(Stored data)
-----

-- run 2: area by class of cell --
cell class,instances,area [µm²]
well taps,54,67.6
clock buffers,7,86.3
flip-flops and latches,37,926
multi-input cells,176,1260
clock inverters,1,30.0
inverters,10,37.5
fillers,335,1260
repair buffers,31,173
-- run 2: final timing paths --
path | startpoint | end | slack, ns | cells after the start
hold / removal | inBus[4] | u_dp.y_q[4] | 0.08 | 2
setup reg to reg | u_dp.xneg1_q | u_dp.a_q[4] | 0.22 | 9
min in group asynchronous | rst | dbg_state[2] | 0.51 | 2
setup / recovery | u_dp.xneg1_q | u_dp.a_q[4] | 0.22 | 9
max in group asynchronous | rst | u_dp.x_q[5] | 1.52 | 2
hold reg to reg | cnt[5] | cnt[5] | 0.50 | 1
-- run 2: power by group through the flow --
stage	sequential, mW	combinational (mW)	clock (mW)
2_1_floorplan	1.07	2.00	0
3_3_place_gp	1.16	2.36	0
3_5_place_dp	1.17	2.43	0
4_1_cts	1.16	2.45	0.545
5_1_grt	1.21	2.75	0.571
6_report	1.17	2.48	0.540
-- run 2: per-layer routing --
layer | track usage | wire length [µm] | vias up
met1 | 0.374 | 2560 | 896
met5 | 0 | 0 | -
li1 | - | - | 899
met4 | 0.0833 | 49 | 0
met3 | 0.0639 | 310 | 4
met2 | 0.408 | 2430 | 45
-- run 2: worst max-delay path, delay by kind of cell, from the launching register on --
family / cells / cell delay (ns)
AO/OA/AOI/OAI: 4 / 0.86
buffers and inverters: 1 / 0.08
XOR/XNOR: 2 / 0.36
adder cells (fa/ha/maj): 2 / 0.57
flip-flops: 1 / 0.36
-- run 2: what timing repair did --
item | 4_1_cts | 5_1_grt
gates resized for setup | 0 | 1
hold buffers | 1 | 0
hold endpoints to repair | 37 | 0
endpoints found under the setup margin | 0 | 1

-----

**TASK DETAILS**: Would you please give all of the entries above once more, exactly as they are?

**PROBLEM SOLUTION**:
-- run 2: area by class of cell --
cell class,instances,area [µm²]
well taps,54,67.6
clock buffers,7,86.3
flip-flops and latches,37,926
multi-input cells,176,1260
clock inverters,1,30.0
inverters,10,37.5
fillers,335,1260
repair buffers,31,173
-- run 2: final timing paths --
path | startpoint | end | slack, ns | cells after the start
hold / removal | inBus[4] | u_dp.y_q[4] | 0.08 | 2
setup reg to reg | u_dp.xneg1_q | u_dp.a_q[4] | 0.22 | 9
min in group asynchronous | rst | dbg_state[2] | 0.51 | 2
setup / recovery | u_dp.xneg1_q | u_dp.a_q[4] | 0.22 | 9
max in group asynchronous | rst | u_dp.x_q[5] | 1.52 | 2
hold reg to reg | cnt[5] | cnt[5] | 0.50 | 1
-- run 2: power by group through the flow --
stage	sequential, mW	combinational (mW)	clock (mW)
2_1_floorplan	1.07	2.00	0
3_3_place_gp	1.16	2.36	0
3_5_place_dp	1.17	2.43	0
4_1_cts	1.16	2.45	0.545
5_1_grt	1.21	2.75	0.571
6_report	1.17	2.48	0.540
-- run 2: per-layer routing --
layer | track usage | wire length [µm] | vias up
met1 | 0.374 | 2560 | 896
met5 | 0 | 0 | -
li1 | - | - | 899
met4 | 0.0833 | 49 | 0
met3 | 0.0639 | 310 | 4
met2 | 0.408 | 2430 | 45
-- run 2: worst max-delay path, delay by kind of cell, from the launching register on --
family / cells / cell delay (ns)
AO/OA/AOI/OAI: 4 / 0.86
buffers and inverters: 1 / 0.08
XOR/XNOR: 2 / 0.36
adder cells (fa/ha/maj): 2 / 0.57
flip-flops: 1 / 0.36
-- run 2: what timing repair did --
item | 4_1_cts | 5_1_grt
gates resized for setup | 0 | 1
hold buffers | 1 | 0
hold endpoints to repair | 37 | 0
endpoints found under the setup margin | 0 | 1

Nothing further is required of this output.